Если верно, что музыка выражает всю полноту внутренней жизни человека – то есть на свой лад осуществляет высший проект литературы,то это значит, что прикоснуться к истокам литературного творчества, заглянуть в тёмную глубь, где сплетаются корни словесности, музыки и философии, немыслимо без знакомства с историей классической музыки. Невозможно понять, как устроен роман, не ведая законов и правил компонирования симфонии – музыкального аналога европейского романа.

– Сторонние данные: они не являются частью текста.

==> design/flow/run.sh <==
#!/bin/bash
# OpenROAD 26Q1-2900-gdf79404cd8, Yosys 0.63+post, stock flow scripts
make -C /OpenROAD-flow-scripts/flow DESIGN_CONFIG=/design/flow/config.mk WORK_HOME=/design/flow/orfs finish
==> design/flow/config.mk <==
export PLATFORM = sky130hd
export DESIGN_NAME = alu_unit
export DESIGN_NICKNAME = alu_unit
export VERILOG_FILES = /design/flow/design.v
export SDC_FILE = /design/flow/constraint.sdc
export NUM_CORES = 4
export LEC_CHECK = 1
export CORE_UTILIZATION = 50
==> design/flow/constraint.sdc <==
current_design alu_unit

set clk_period 23.3
set clk_io_pct 0.2

create_clock -name clk0 -period $clk_period

set non_clock_inputs [all_inputs -no_clocks]
set_input_delay [expr $clk_period * $clk_io_pct] -clock clk0 $non_clock_inputs
set_output_delay [expr $clk_period * $clk_io_pct] -clock clk0 [all_outputs]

Совершенный стиль предполагает развитый вкус, верное чувство слова, экономное использование изобразительных средств, энергию и лаконизм фразировки, основательную выучку у классиков русского языка

Ритм фразы, обдуманное распределение ударений, звуковая завершённость абзаца, смена тональностей, диалектика борьбы и взаимного преодоления главной и побочной темы, несущие конструкции, которые, как поперечные балки, проходят через всё здание, выдерживают его тяжесть, – во всём проявляет себя музыкальная природа прозы.

Совершенный стиль утоляет горечь жизни, но этого мало. Музыка, говорит Шопенгауэр, это голос глубочайшей сущности мира. Музыкальные структуры – структуры бытия. Есть основания утверждать, что сходную задачу своими средствами выполняет художественная проза.